Mobile Microfinance
Mobile Banking in Microfinance
Microfinance is greatly aided by developing mobile banking technologies. One of the great hindrances to microfinance had been the lank of institutions engaged in microfinancing operations; the advent of mobile banking allows for the same banks that already offer such services to bring them to a much larger proportion of the world's poorer populations (CGAP a 2009). Especially in rural and remote areas without adequate infrastructure even for point-of-sale or ATM microfinance transactions, wireless networks and satellite communications still make mobile banking possible. This gives the bank a broader pool of borrowers, decreasing the bank's costs per borrower and increasing both the bank's profits and its ability to make loans (CGAP b 2009). Costs to the borrower are also reduced in terms of travel time and expenses and the cost of time delays.

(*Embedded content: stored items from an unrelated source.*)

Context: an optimization exercise on an open-source flow, tuned for small area, a short achievable clock period and few clock cycles per item. The choices shown serve that exercise and are no tape-out recipe. At most, simulation tests tie the RTL to the original design; equivalence was not proved.

== run A ==
Design gps_codec, start of the top module:
module gps_codec (
    input  wire        clk,
    input  wire        rst,
    input  wire        in_valid,
    output wire        in_ready,
    input  wire        fix,
    input  wire [7:0]  num_sat,
    input  wire [31:0] lat,
    input  wire [31:0] lon,
    input  wire [15:0] speed,
    input  wire [31:0] alt,
    input  wire [15:0] dist_home,
    input  wire [15:0] dir_home,
    output reg         out_valid,
    input  wire        out_ready,
    output wire [15:0] speed_kmh,
    output wire        lat_south,
    output wire [15:0] lat_degmin,
    output wire [15:0] lat_sec,
    output wire        lon_west,
    output wire [15:0] lon_degmin,
    output wire [15:0] lon_sec,
    output wire [15:0] dist_out,
    output wire [15:0] alt_out,
    output wire [7:0]  num_sat_out,
    output wire [7:0]  fix_char,
    output wire [7:0]  dir_out
);
  reg [4:0] lat_r;
  reg [14:0] lat_x;
  reg [9:0] lat_r6;
  reg [2:0] lat_mh;
  reg [0:0] lat_h;
  reg [4:0] lon_r;
  reg [14:0] lon_x;
  reg [9:0] lon_r6;
  reg [2:0] lon_mh;
  reg [0:0] lon_h;
  reg [9:0] spd_q;
  reg [15:0] alt_r;
  reg [15:0] dist_r;
  reg [7:0] sat_r;
  reg [7:0] dir_r;
  reg [0:0] fix_r;
  wire n1 = lat[31] & lat[0];
  wire n2 = lat[1] ^ n1;
  wire n3 = lat[0] | lat[1];
  wire n4 = lat[31] & n3;
  wire n5 = lat[2] ^ n4;
  wire n6 = n3 | lat[2];
  wire n7 = lat[31] & n6;
  wire n8 = lat[3] ^ n7;
  wire n9 = n6 | lat[3];
  wire n10 = lat[31] & n9;
  wire n11 = lat[4] ^ n10;
  wire n12 = n9 | lat[4];
  wire n13 = lat[31] & n12;
  wire n14 = lat[5] ^ n13;
  wire n15 = n12 | lat[5];
  wire n16 = lat[31] & n15;
  wire n17 = lat[6] ^ n16;
  wire n18 = n15 | lat[6];
  wire n19 = lat[31] & n18;
  wire n20 = lat[7] ^ n19;
  wire n21 = n18 | lat[7];
  wire n22 = lat[31] & n21;
  wire n23 = lat[8] ^ n22;
  wire n24 = n21 | lat[8];
  wire n25 = lat[31] & n24;
  wire n26 = lat[9] ^ n25;
  wire n27 = n24 | lat[9];
  wire n28 = lat[31] & n27;
  wire n29 = lat[10] ^ n28;
  wire n30 = n27 | lat[10];
  ...
Settings: LEC_CHECK=0, ABC_AREA=1, CAP_MARGIN=50, CORE_MARGIN=2, CORE_UTILIZATION=65, CTS_BUF_LIST=sky130_fd_sc_hd__clkbuf_4 sky130_fd_sc_hd__clkbuf_8, PLACE_DENSITY=0.75, SLEW_MARGIN=60; clock period 120.0 ns.
standard.sh (not shown) runs the stock make flow with config.mk's settings and CLKGATE_MAP_FILE= SYNTH_SCRIPT=/design/flow/synth_recipe.tcl, a recipe that flattens the netlist after the stock synthesis.
==> flow/flow/run.sh <==
#!/bin/bash
# The standard layout with these changes:
#  - synthesis skips ORFS's full/half-adder extraction and maps with
#    flow/abc_area.script instead of ORFS's abc script (everything else in
#    synth_recipe.tcl and ORFS's synth.tcl is unchanged: synth -nofsm -noshare,
#    flatten, the same renames);
#  - each port is buffered with the smallest buffer cell.
# Each tool's output goes to a log of its own here and under orfs/logs.
set -euo pipefail
HERE=$(pwd)
sed -e "s#^\( *\)log_cmd abc {\*}\$abc_args#\1set abc_args [lreplace \$abc_args 1 1 $HERE/flow/abc_area.script]\n\1log_cmd abc {*}\$abc_args#" \
    -e '/# Technology mapping of adders/,/# Technology mapping of latches/{/# Technology mapping of latches/!d}' \
    "$FLOW_HOME/scripts/synth.tcl" > "$HERE/synth_custom.tcl"
grep -q "abc_area.script" "$HERE/synth_custom.tcl"
! grep -q "extract_fa" "$HERE/synth_custom.tcl"
sed "s#source \$::env(SCRIPTS_DIR)/synth.tcl#source $HERE/synth_custom.tcl#" synth_recipe.tcl > "$HERE/synth_recipe_custom.tcl"
grep -q "synth_custom.tcl" "$HERE/synth_recipe_custom.tcl"
sed "s#SYNTH_SCRIPT=[^ ]*#SYNTH_SCRIPT=$HERE/synth_recipe_custom.tcl#" standard.sh > "$HERE/standard_custom.sh"
grep -q "synth_recipe_custom.tcl" "$HERE/standard_custom.sh"
bash "$HERE/standard_custom.sh" BUFFER_PORTS_ARGS="-buffer_cell sky130_fd_sc_hd__buf_1" finish > make_finish.log 2>&1
==> flow/flow/abc_area.script <==
strash; &get -n; &fraig -x; &put; scorr; dc2; strash; dch -f; amap; topo; stime -c; dnsize -c
Testbench counts of run A, summed over its fixed seeds: cycles 8,008, items 8,000.
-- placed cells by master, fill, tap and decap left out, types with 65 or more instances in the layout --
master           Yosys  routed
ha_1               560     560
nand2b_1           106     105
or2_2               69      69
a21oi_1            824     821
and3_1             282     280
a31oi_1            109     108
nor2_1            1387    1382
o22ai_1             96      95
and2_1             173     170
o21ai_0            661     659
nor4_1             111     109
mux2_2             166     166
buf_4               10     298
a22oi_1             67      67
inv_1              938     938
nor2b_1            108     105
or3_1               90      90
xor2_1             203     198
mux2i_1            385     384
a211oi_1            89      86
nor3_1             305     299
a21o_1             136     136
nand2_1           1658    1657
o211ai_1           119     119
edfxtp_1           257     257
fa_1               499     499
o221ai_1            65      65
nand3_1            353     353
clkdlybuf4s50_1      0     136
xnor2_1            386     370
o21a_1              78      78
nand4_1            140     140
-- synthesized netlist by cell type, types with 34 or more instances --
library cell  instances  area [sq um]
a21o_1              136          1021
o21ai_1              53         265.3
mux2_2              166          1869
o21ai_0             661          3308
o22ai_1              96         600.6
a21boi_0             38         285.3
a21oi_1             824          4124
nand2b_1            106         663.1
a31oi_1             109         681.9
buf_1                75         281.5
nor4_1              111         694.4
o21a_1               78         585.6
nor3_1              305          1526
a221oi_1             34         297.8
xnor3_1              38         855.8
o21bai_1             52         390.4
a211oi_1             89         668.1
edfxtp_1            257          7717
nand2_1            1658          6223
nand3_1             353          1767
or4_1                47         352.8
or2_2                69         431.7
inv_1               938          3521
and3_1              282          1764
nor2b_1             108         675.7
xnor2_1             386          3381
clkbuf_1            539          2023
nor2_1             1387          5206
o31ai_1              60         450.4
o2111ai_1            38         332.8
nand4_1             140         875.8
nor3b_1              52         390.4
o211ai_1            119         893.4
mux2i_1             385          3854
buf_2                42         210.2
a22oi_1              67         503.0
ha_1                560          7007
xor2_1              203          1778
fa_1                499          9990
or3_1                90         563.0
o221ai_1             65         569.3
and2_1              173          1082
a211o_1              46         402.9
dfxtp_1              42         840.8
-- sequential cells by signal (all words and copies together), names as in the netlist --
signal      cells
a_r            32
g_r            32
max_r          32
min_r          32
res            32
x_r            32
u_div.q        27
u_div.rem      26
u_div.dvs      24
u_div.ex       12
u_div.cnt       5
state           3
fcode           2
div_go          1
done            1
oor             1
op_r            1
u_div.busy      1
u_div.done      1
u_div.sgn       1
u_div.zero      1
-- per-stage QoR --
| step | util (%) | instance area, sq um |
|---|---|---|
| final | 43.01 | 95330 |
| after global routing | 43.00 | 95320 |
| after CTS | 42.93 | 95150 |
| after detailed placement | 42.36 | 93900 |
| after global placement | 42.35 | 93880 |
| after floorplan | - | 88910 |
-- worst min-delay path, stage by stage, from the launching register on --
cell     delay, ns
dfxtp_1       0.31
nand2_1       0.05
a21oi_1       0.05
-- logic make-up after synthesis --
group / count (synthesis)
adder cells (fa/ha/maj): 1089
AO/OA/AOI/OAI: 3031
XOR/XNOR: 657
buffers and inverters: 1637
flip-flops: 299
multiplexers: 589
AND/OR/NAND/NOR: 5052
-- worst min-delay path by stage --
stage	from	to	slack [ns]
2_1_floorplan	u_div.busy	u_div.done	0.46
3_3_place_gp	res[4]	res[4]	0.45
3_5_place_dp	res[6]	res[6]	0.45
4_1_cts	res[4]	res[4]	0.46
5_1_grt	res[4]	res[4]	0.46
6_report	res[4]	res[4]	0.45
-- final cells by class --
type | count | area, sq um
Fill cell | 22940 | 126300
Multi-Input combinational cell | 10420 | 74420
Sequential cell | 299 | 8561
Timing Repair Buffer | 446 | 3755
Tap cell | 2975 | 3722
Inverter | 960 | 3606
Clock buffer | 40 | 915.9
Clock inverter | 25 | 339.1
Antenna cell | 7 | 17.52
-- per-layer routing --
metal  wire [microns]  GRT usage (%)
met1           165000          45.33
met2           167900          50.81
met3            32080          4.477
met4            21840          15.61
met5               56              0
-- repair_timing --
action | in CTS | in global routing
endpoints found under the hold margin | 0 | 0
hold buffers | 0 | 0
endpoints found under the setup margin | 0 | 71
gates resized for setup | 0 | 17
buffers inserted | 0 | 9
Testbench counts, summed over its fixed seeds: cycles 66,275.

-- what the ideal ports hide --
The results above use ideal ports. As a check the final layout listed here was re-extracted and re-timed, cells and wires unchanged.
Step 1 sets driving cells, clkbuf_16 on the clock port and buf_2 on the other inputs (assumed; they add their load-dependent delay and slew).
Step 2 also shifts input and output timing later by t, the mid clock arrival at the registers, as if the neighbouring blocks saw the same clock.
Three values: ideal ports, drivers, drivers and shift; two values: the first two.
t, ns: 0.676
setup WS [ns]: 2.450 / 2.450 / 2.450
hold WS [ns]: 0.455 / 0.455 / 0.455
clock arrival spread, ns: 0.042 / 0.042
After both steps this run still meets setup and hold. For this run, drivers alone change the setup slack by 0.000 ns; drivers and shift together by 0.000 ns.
This is an optimization exercise on Yosys and OpenROAD, whose aim is small area, a short achievable clock period and few clock cycles, not a production implementation. Function was not checked in any run shown here: the RTL went through the layout flow alone. Power is estimated from default activity; no workload was simulated.

### flow/design.v
module huff_tree #(
    parameter K  = 16,   
    parameter FW = 12,   
    parameter SW = 16    
) (
    input  wire           clk,
    input  wire           rst,
    input  wire           cmd_valid,
    output wire           cmd_ready,
    input  wire [4:0]     k_cnt,
    input  wire [K*FW-1:0] freqs,
    output wire           out_valid,
    input  wire           out_ready,
    output wire           out_end,
    output wire [4:0]     out_left,
    output wire [4:0]     out_right,
    output wire [SW-1:0]  out_freq
);
    localparam ID = K/2;    
    integer j;
    reg  [3:0]    prk [0:K-1];    
    reg  [3:0]    pt;             
    reg           pdone;          
    wire [FW-1:0] ft = freqs[pt*FW +: FW];
    reg  [K-1:0]  lt;             
    always @(*)
        for (j = 0; j < K; j = j + 1)
            lt[j] = (j >= k_cnt) ||
                    (ft < freqs[j*FW +: FW]) ||
                    (ft == freqs[j*FW +: FW] && pt < j);
    reg  [FW-1:0] rf [0:K-1];
    reg  [3:0]    rk [0:K-1];
    reg  [4:0]    rk_k;           
    reg  [4:0]    s;              
    reg           rfb;            
    assign cmd_ready = pdone && !rfb;
    wire   acc = cmd_valid && cmd_ready;
    reg           act;            
    reg           mrf;            
    reg           pend;           
    reg  [4:0]    ih;             
    reg  [SW-1:0] iq [0:ID-1];
    reg  [3:0]    n;              
    reg           o_v, o_e;
    reg  [4:0]    o_l, o_r;
    reg  [SW-1:0] o_f;
    wire [4:0]    lrem = mrf ? rk_k - s : 5'd0;
    wire          vl0 = (lrem != 5'd0);
    wire          vl1 = (lrem[4:1] != 4'd0);
    wire          vi0 = (n != 4'd0);
    wire          vi1 = (n[3:1] != 3'd0);
    wire [3:0]    s1 = s[3:0] + 4'd1;
    reg  [FW-1:0] l0f, l1f;
    reg  [3:0]    l0i, l1i;
    always @(*) begin
        l0f = 0; l1f = 0; l0i = 0; l1i = 0;
        for (j = 0; j < K; j = j + 1) begin
            if (rk[j] == s[3:0]) begin
                l0f = l0f | rf[j];
                l0i = l0i | j;
            end
            if (rk[j] == s1) begin
                l1f = l1f | rf[j];
                l1i = l1i | j;
            end
        end
    end
    wire [SW-1:0] l0 = {{(SW-FW){1'b0}}, l0f};
    wire [SW-1:0] l1 = {{(SW-FW){1'b0}}, l1f};
    wire [SW-1:0] i0 = iq[0];
    wire [SW-1:0] i1 = iq[1];
    wire          last  = (lrem == 5'd1 && n == 4'd0) || (lrem == 5'd0 && n == 4'd1);
    wire          oslot = !o_v || out_ready;
    wire          go_end   = act && oslot && last;
    wire          go_merge = act && oslot && !last;
    wire          ca = vl0 && (!vi0 || l0 <= i0);    
    wire          cb = vl1 && (!vi0 || l1 <= i0);    
    wire          cc = vl0 && (!vi1 || l0 <= i1);    
    wire [SW-1:0] s_ll = l0 + l1;
    wire [SW-1:0] s_li = l0 + i0;
    wire [SW-1:0] s_ii = i0 + i1;
    wire [SW-1:0] sum = ca ? (cb ? s_ll : s_li) : (cc ? s_li : s_ii);
    wire [4:0]    xi = ca ? {1'b0, l0i} : ih;
    wire [4:0]    yi = ca ? (cb ? {1'b0, l1i} : ih) : (cc ? {1'b0, l0i} : ih + 5'd1);
    wire [1:0]    lpop = ca ? (cb ? 2'd2 : 2'd1) : (cc ? 2'd1 : 2'd0);
    wire [1:0]    ipop = 2'd2 - lpop;
    wire [3:0]    wpos = n - ipop;    
    wire [1:0]    lp = go_merge ? lpop : (go_end && vl0) ? 2'd1 : 2'd0;
    wire          lfree = mrf && (s + lp == rk_k);
    wire          start = (!act || go_end) && (pend || acc);
    assign out_valid = o_v;
    assign out_end   = o_e;
    assign out_left  = o_l;
    assign out_right = o_r;
    assign out_freq  = o_f;
    always @(posedge clk) begin
        if (acc)
            for (j = 0; j < K; j = j + 1) begin
                rf[j] <= freqs[j*FW +: FW];
                rk[j] <= prk[j];
            end
        if (cmd_valid && !pdone)
            for (j = 0; j < K; j = j + 1)
                prk[j] <= (pt == 4'd0 ? 4'd0 : prk[j]) + lt[j];
        if (go_merge)
            for (j = 0; j < ID; j = j + 1)
                iq[j] <= (j == wpos) ? sum :
                         (ipop == 2'd0) ? iq[j] :
                         (ipop == 2'd1) ? iq[(j+1) % ID] : iq[(j+2) % ID];
        if (go_merge || go_end) begin
            o_e <= go_end;
            o_l <= go_end ? (vl0 ? {1'b0, l0i} : ih) : xi;
            o_r <= yi;
            o_f <= go_end ? (vl0 ? l0 : i0) : sum;
        end
        if (acc)
            rk_k <= k_cnt;
        if (acc)
            s <= 5'd0;
        else if (mrf)
            s <= s + lp;
        if (rst) begin
            pt    <= 4'd0;
            pdone <= 1'b0;
            rfb   <= 1'b0;
            act   <= 1'b0;
            mrf   <= 1'b0;
            pend  <= 1'b0;
            n     <= 4'd0;
            o_v   <= 1'b0;
        end else begin
            if (acc || !cmd_valid) begin
                pt    <= 4'd0;
                pdone <= 1'b0;
            end else if (!pdone) begin
                if ({1'b0, pt} == k_cnt - 5'd1)
                    pdone <= 1'b1;
                else
                    pt <= pt + 4'd1;
            end
            if (acc)
                rfb <= 1'b1;
            else if (lfree)
                rfb <= 1'b0;
            if (go_merge)
                n <= wpos + 4'd1;
            else if (go_end)
                n <= 4'd0;
            if (go_merge || go_end)
                o_v <= 1'b1;
            else if (out_ready)
                o_v <= 1'b0;
            if (go_merge)
                ih <= ih + ipop;
            if (start) begin
                act  <= 1'b1;
                mrf  <= 1'b1;
                pend <= 1'b0;
                ih   <= pend ? rk_k : k_cnt;
            end else begin
                if (go_end)
                    act <= 1'b0;
                if (acc) begin
                    mrf  <= 1'b0;
                    pend <= 1'b1;
                end else if (go_end) begin
                    mrf  <= 1'b0;
                end
            end
        end
    end
endmodule
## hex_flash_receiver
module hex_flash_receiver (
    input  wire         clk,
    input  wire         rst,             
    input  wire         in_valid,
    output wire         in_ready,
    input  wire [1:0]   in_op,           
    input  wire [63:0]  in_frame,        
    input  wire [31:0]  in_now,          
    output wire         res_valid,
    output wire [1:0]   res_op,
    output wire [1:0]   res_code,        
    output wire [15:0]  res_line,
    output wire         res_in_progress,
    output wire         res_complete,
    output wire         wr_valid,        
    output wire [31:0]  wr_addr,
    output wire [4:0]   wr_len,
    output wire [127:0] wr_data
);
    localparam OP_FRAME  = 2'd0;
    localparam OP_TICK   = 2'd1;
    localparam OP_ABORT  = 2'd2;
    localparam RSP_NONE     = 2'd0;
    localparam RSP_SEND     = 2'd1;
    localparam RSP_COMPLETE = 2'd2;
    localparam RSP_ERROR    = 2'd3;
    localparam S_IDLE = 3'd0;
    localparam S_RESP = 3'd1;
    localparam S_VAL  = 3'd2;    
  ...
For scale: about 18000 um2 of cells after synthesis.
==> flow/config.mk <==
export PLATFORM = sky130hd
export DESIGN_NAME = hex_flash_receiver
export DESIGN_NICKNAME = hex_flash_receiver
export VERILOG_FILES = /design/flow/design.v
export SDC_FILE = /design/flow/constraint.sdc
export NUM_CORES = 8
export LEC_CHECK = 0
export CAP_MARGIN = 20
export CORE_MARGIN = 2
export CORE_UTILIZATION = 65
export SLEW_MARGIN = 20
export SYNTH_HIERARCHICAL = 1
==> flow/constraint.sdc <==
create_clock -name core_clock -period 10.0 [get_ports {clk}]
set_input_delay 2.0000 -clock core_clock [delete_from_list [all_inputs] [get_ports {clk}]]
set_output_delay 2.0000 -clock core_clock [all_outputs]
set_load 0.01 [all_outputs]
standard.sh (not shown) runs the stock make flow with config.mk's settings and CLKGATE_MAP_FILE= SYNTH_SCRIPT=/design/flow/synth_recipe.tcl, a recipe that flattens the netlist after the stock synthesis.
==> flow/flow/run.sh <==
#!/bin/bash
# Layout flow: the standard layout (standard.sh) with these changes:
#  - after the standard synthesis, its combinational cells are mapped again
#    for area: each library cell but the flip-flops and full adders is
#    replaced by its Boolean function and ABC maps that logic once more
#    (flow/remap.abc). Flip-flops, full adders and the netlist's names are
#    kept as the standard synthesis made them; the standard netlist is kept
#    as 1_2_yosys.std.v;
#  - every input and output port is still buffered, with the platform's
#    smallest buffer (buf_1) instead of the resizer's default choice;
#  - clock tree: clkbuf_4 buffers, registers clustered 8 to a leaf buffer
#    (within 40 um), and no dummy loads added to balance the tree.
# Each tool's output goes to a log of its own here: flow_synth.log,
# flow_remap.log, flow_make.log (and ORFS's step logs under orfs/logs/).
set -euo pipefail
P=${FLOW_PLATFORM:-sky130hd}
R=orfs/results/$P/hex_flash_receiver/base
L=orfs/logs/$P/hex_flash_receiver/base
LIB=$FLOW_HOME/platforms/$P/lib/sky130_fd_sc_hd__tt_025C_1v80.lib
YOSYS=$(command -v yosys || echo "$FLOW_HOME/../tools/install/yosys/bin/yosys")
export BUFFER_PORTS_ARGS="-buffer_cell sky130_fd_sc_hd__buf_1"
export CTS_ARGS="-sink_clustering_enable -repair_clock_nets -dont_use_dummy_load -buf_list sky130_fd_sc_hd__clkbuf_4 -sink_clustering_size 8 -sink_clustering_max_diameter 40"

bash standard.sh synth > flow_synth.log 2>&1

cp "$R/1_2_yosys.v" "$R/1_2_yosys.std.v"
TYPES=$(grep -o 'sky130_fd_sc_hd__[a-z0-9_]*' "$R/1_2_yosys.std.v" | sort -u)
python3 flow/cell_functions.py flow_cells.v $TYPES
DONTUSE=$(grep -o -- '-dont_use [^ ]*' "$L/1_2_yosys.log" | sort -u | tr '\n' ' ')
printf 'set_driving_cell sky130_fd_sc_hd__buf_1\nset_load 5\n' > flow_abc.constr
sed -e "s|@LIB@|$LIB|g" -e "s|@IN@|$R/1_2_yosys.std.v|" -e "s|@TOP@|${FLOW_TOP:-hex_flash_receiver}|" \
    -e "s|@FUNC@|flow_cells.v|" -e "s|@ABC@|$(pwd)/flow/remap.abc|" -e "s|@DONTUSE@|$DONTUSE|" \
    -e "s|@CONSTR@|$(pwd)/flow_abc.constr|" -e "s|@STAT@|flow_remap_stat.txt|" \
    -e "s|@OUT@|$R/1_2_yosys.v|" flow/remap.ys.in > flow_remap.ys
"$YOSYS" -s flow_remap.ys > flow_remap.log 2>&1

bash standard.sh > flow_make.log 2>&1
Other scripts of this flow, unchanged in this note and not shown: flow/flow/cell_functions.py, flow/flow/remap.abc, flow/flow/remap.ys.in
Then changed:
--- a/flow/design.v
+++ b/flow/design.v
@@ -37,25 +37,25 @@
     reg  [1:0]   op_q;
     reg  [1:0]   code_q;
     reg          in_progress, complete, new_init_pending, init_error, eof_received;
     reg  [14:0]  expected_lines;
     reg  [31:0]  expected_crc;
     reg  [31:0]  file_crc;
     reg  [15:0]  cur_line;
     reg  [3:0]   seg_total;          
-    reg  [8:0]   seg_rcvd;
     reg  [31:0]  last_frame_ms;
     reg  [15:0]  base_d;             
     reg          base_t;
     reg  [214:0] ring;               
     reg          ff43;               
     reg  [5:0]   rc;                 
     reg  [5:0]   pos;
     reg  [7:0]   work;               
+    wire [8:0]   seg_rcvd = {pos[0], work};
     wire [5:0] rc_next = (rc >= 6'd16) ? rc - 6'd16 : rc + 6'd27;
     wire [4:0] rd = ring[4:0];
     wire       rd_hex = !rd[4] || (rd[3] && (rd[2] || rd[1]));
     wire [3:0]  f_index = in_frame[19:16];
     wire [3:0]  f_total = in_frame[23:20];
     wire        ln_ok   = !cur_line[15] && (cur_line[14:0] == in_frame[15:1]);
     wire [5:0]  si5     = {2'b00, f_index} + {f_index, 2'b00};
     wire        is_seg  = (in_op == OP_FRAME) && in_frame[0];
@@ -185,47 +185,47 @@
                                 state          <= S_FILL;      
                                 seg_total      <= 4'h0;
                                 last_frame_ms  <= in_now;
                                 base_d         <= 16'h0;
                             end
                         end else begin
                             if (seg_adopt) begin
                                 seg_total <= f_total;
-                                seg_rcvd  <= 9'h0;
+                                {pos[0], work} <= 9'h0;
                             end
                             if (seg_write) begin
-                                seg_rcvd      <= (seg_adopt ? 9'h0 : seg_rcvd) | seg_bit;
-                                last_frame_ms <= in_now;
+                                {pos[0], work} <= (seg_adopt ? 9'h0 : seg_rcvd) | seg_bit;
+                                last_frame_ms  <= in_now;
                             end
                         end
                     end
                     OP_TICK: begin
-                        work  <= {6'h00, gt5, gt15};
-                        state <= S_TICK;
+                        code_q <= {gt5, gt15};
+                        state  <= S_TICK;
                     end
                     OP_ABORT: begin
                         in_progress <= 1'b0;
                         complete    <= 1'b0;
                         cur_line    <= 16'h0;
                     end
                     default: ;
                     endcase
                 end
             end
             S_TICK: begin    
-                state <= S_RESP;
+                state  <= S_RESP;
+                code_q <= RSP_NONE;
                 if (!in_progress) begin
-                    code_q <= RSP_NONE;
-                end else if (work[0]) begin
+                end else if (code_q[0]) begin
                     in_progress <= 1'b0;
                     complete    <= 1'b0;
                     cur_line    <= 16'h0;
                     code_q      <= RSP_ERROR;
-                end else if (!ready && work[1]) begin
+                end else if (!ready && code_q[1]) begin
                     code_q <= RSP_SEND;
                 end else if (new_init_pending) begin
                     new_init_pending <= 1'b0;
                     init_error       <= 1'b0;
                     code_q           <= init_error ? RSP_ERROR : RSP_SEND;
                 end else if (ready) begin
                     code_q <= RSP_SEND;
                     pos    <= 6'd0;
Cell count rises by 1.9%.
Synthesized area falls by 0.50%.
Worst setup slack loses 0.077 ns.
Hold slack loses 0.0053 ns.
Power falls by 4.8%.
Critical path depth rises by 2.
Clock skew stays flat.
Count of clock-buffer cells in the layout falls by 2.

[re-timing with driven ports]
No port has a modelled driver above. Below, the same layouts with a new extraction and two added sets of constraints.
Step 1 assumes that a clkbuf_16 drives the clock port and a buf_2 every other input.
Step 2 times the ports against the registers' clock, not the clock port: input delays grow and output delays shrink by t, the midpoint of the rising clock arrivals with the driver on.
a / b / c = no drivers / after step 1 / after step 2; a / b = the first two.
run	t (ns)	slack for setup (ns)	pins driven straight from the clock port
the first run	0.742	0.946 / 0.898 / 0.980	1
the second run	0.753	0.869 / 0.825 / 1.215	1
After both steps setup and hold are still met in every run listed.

Microfinance itself is untraditional, but at first it followed traditional models of banking insofar as its transactions with banking customers. Experimentation with other delivery methods showed that point-of-sale and other branchless transactions conducted through third party agents reduced transaction costs by to as little as a thirtieth of the costs associated with branch-based transactions (CGAP a 2009). Initial results of mobile banking observations suggest that these drastically reduced costs are cut in half again when point-of-sale agents are cut out of the loop and mobile phones and other devices are introduced. In addition, this increases the amount of competition in microfinance, even in areas with an accessible branch location (WorldBank 2008). Though microfinance was never a profit-heavy venture, this competition could further reduce costs to borrowers.
Cash transactions, of course, still require a physical agent working on behalf of the banking institution, but even costs associated with these agents show a decline when mobile banking is made available (CGAP b 209). The essential strengths of mobile banking in microfinance, then, are the reduction in transactions costs to both banks and consumers, and the flexibility that mobile banking provides. This flexibility leads both to increased competition and increased utility, and the broader pool of lenders reached through mobile banking allows for a further reduction in transactional costs and an increased ability and willingness for banks to engage in microfinancing operation in more areas. The already noted effects of microfinance not only on direct participants but on communities where such services are available suggests that the widespread microfinance brought by mobile banking could help to establish economic growth and stability in wide regions of the world (CGAP a 2009).
The mechanisms for mobile banking's reduction of transaction costs are not all immediately apparent. Among the more obvious reasons is the simple elimination of overhead and initial construction costs for new bank branches. Though such costs are shared by all banking customers, it requires a sizeable initial investment on the part of the bank, and customers might not be plentiful enough to make the sharing of these costs feasible for either potential customers or the banks. With mobile banking, not only are the overhead costs of a physical branch eliminated, but many transactions can actually be conducted without any contact between the customer and bank personnel. This further eliminates costs associated with branch banking while allowing more affordable access to more complex services.
This reduction of overhead costs is observable in other forms of branchless banking, as well, as can clearly be seen in the massive reduction in costs when point-of-sale third party agents were introduced to the microfinance arena (CGAP a 2009). Additional transaction cost savings are introduced by mobile banking with the removal of these third party agents in a large number of transactions; only cash transactions require the physical presence of an agent. The spread of mobile phones puts technology capable of bank interfacing directly in the hands of many potential customers, increasingly including the poor (CGAP a 2009). The cheaper technology costs and availability of mobile banking devices is responsible for the spread of microfinancing services, and the larger the pool of customers is the more enticing and affordable it becomes for banks to offer such services.